Exercise objective: Copy out, exactly, the first line of the entries below and every line after it through the one containing "u_core.r_acc | 64 |".

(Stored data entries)

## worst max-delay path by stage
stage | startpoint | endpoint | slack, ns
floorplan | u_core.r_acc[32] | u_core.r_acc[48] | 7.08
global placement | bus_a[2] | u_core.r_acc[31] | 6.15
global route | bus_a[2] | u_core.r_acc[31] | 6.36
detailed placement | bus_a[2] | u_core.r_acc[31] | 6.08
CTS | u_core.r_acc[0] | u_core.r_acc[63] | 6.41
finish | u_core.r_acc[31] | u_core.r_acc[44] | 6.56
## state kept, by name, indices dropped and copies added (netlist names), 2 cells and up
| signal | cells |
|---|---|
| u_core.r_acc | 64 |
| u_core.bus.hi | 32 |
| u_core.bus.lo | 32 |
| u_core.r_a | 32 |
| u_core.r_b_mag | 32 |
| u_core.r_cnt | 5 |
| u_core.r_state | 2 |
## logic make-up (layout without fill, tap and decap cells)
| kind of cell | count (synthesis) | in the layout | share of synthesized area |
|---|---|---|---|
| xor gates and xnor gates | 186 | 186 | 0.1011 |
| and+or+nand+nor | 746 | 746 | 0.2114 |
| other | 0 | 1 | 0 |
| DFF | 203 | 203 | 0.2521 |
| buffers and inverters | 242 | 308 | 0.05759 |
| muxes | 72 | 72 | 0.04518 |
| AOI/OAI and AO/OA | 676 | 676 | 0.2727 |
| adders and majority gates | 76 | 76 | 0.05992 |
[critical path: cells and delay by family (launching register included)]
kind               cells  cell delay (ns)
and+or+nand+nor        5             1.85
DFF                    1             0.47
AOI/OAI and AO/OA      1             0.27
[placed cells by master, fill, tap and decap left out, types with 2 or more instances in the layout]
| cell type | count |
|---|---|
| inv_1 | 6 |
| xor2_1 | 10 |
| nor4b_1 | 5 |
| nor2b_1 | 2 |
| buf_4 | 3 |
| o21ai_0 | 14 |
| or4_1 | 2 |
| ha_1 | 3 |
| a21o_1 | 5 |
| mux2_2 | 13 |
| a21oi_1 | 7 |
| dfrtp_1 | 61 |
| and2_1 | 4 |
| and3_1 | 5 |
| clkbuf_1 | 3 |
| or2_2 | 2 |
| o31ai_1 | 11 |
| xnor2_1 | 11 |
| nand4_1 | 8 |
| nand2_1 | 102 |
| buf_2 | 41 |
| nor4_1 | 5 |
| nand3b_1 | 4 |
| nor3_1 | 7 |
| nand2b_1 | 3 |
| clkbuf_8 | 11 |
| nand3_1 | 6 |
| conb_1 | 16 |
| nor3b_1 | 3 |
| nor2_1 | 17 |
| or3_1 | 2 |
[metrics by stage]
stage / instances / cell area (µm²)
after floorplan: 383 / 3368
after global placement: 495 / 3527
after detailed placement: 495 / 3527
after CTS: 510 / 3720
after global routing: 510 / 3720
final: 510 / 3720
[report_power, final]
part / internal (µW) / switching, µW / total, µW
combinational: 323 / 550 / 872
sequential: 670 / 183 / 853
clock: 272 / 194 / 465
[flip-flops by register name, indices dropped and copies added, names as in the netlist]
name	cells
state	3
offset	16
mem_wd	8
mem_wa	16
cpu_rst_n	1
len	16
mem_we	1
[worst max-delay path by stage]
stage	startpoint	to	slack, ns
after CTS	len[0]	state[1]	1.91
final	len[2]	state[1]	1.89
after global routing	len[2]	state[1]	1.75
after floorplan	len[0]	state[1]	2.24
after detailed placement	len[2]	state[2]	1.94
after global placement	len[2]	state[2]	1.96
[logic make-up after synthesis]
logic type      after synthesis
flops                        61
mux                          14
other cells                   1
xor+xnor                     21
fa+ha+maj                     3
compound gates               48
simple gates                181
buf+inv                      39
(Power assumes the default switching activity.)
File: config.mk
export PLATFORM = sky130hd
export DESIGN_NAME = fp_divider
export DESIGN_NICKNAME = d
export VERILOG_FILES = /design/src/rtl/fp_divider.sv
export SDC_FILE = /design/constraint.sdc
export NUM_CORES = 1
export LEC_CHECK = 0
export ABC_AREA = 0
export CORE_ASPECT_RATIO = 0.6
export CORE_MARGIN = 5
export CORE_UTILIZATION = 35
export CTS_CLUSTER_DIAMETER = 30
export DETAILED_ROUTE_END_ITERATION = 8
export PLACE_DENSITY_LB_ADDON = 0.15
export SYNTH_ARGS = -nofsm -noshare
export SYNTH_HDL_FRONTEND = slang
export SYNTH_SLANG_ARGS = --single-unit
File: constraint.sdc
create_clock -name clk -period 8.55 [get_ports clk]
set_input_delay 1.71 -clock clk [delete_from_list [all_inputs] [get_ports clk]]
set_output_delay 1.71 -clock clk [all_outputs]
set_load 0.01 [all_outputs]
File: src/rtl/fp_divider.sv
// Single-precision floating-point divider: special-case shortcut, 26-cycle
// radix-2 restoring significand division, then one rounding cycle.
module fp_divider (
    input  logic        clk,
    input  logic        rst_n,
    input  logic        start,
    input  logic [31:0] A,
    input  logic [31:0] B,
    input  logic [1:0]  round_mode,
    output logic        busy,
    output logic        done,
    output logic [31:0] resultDiv,
    output logic        errorDiv,
    output logic        overflowDiv
);

    typedef enum logic [1:0] {IDLE, SPECIAL, DIVIDE, ROUND} state_t;

    state_t             state_q, state_d;
    logic        [31:0] a_q, a_d, b_q, b_d;
    logic        [1:0]  mode_q, mode_d;
    logic               sign_q, sign_d;
    logic signed [9:0]  exp_q, exp_d;
    logic        [23:0] divisor_q, divisor_d;
    logic        [24:0] rem_q, rem_d;
    logic        [25:0] quot_q, quot_d;
    logic        [4:0]  count_q, count_d;
    logic               done_q, done_d;
    logic        [31:0] result_q, result_d;
    logic               error_q, error_d;
    logic               overflow_q, overflow_d;

    logic               specialIn, preShift;
    logic        [23:0] mantA, mantB, trial;
    logic signed [9:0]  expIn;
    logic        [24:0] remIn;
    logic               aNaN, bNaN, aInf, bInf, aZero, bZero;
    logic        [31:0] specResult;
    logic               specError;
    logic               inexact, roundUp, toInf;
    logic        [24:0] sigRounded;
    logic        [22:0] mantOut;
    logic signed [9:0]  expRounded;
    logic        [31:0] roundResult;
    logic               roundOvf;

    assign busy        = (state_q != IDLE);
    assign done        = done_q;
    assign resultDiv   = result_q;
    assign errorDiv    = error_q;
    assign overflowDiv = overflow_q;

    // Decode live inputs at acceptance: special detection, pre-shift and initial exponent
    always_comb begin
        specialIn = (A[30:23] == 8'h00) || (A[30:23] == 8'hFF) ||
                    (B[30:23] == 8'h00) || (B[30:23] == 8'hFF);
        mantA     = {1'b1, A[22:0]};
        mantB     = {1'b1, B[22:0]};
        preShift  = (mantA < mantB);
        expIn     = $signed({2'b00, A[30:23]}) - $signed({2'b00, B[30:23]}) + 10'sd127
                    - (preShift ? 10'sd1 : 10'sd0);
        remIn     = preShift ? {mantA, 1'b0} : {1'b0, mantA};
    end

    // Special-operand result from the latched operands, in priority order
    always_comb begin
        aNaN  = (a_q[30:23] == 8'hFF) && (a_q[22:0] != 23'd0);
        bNaN  = (b_q[30:23] == 8'hFF) && (b_q[22:0] != 23'd0);
        aInf  = (a_q[30:23] == 8'hFF) && (a_q[22:0] == 23'd0);
        bInf  = (b_q[30:23] == 8'hFF) && (b_q[22:0] == 23'd0);
        aZero = (a_q[30:23] == 8'h00);
        bZero = (b_q[30:23] == 8'h00);
        specError  = 1'b0;
        specResult = {sign_q, 31'd0};
        if (aNaN || bNaN || (aZero && bZero) || (aInf && bInf)) begin
            specResult = 32'h7FC00000;
            specError  = 1'b1;
        end else if (bZero && !aInf) begin
            specResult = {sign_q, 8'hFF, 23'd0};
            specError  = 1'b1;
        end else if (aInf) begin
            specResult = {sign_q, 8'hFF, 23'd0};
        end
    end

    // Rounding of the 24-bit quotient with guard, round and sticky, then range check
    always_comb begin
        inexact = quot_q[1] || quot_q[0] || (rem_q != 25'd0);
        case (mode_q)
            2'b00:   roundUp = !sign_q && inexact;
            2'b01:   roundUp = sign_q && inexact;
            2'b10:   roundUp = quot_q[1] && (quot_q[0] || (rem_q != 25'd0) || quot_q[2]);
            default: roundUp = 1'b0;
        endcase
        toInf      = (mode_q == 2'b10) || (mode_q == 2'b00 && !sign_q) ||
                     (mode_q == 2'b01 && sign_q);
        sigRounded = {1'b0, quot_q[25:2]} + {24'd0, roundUp};
        mantOut    = sigRounded[24] ? sigRounded[23:1] : sigRounded[22:0];
        expRounded = exp_q + (sigRounded[24] ? 10'sd1 : 10'sd0);
        roundOvf   = 1'b0;
        if (expRounded >= 10'sd255) begin
            roundOvf    = 1'b1;
            roundResult = toInf ? {sign_q, 8'hFF, 23'd0} : {sign_q, 31'h7F7FFFFF};
        end else if (expRounded <= 10'sd0) begin
            roundResult = {sign_q, 31'd0};
        end else begin
            roundResult = {sign_q, expRounded[7:0], mantOut};
        end
    end

    // Next-state and datapath updates; result registers change only with done
    always_comb begin
        state_d    = state_q;
        a_d        = a_q;
        b_d        = b_q;
        mode_d     = mode_q;
        sign_d     = sign_q;
        exp_d      = exp_q;
        divisor_d  = divisor_q;
        rem_d      = rem_q;
        quot_d     = quot_q;
        count_d    = count_q;
        done_d     = 1'b0;
        result_d   = result_q;
        error_d    = error_q;
        overflow_d = overflow_q;
        trial      = rem_q[23:0] - divisor_q;
        case (state_q)
            IDLE: begin
                if (start) begin
                    a_d       = A;
                    b_d       = B;
                    mode_d    = round_mode;
                    sign_d    = A[31] ^ B[31];
                    exp_d     = expIn;
                    divisor_d = mantB;
                    rem_d     = remIn;
                    quot_d    = 26'd0;
                    count_d   = 5'd0;
                    state_d   = specialIn ? SPECIAL : DIVIDE;
                end
            end
            SPECIAL: begin
                result_d   = specResult;
                error_d    = specError;
                overflow_d = 1'b0;
                done_d     = 1'b1;
                state_d    = IDLE;
            end
            DIVIDE: begin
                if (rem_q >= {1'b0, divisor_q}) begin
                    quot_d = {quot_q[24:0], 1'b1};
                    rem_d  = {trial, 1'b0};
                end else begin
                    quot_d = {quot_q[24:0], 1'b0};
                    rem_d  = {rem_q[23:0], 1'b0};
                end
                count_d = count_q + 5'd1;
                if (count_q == 5'd25) begin
                    count_d = 5'd0;
                    state_d = ROUND;
                end
            end
            ROUND: begin
                result_d   = roundResult;
                error_d    = roundOvf;
                overflow_d = roundOvf;
                done_d     = 1'b1;
                state_d    = IDLE;
            end
            default: state_d = IDLE;
        endcase
    end

    // State and datapath registers with asynchronous active-low reset
    always_ff @(posedge clk or negedge rst_n) begin
        if (!rst_n) begin
            state_q    <= IDLE;
            a_q        <= 32'd0;
            b_q        <= 32'd0;
            mode_q     <= 2'd0;
            sign_q     <= 1'b0;
            exp_q      <= 10'sd0;
            divisor_q  <= 24'd0;
            rem_q      <= 25'd0;
            quot_q     <= 26'd0;
            count_q    <= 5'd0;
            done_q     <= 1'b0;
            result_q   <= 32'd0;
            error_q    <= 1'b0;
            overflow_q <= 1'b0;
        end else begin
            state_q    <= state_d;
            a_q        <= a_d;
            b_q        <= b_d;
            mode_q     <= mode_d;
            sign_q     <= sign_d;
            exp_q      <= exp_d;
            divisor_q  <= divisor_d;
            rem_q      <= rem_d;
            quot_q     <= quot_d;
            count_q    <= count_d;
            done_q     <= done_d;
            result_q   <= result_d;
            error_q    <= error_d;
            overflow_q <= overflow_d;
        end
    end

endmodule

Task solution:
## worst max-delay path by stage
stage | startpoint | endpoint | slack, ns
floorplan | u_core.r_acc[32] | u_core.r_acc[48] | 7.08
global placement | bus_a[2] | u_core.r_acc[31] | 6.15
global route | bus_a[2] | u_core.r_acc[31] | 6.36
detailed placement | bus_a[2] | u_core.r_acc[31] | 6.08
CTS | u_core.r_acc[0] | u_core.r_acc[63] | 6.41
finish | u_core.r_acc[31] | u_core.r_acc[44] | 6.56
## state kept, by name, indices dropped and copies added (netlist names), 2 cells and up
| signal | cells |
|---|---|
| u_core.r_acc | 64 |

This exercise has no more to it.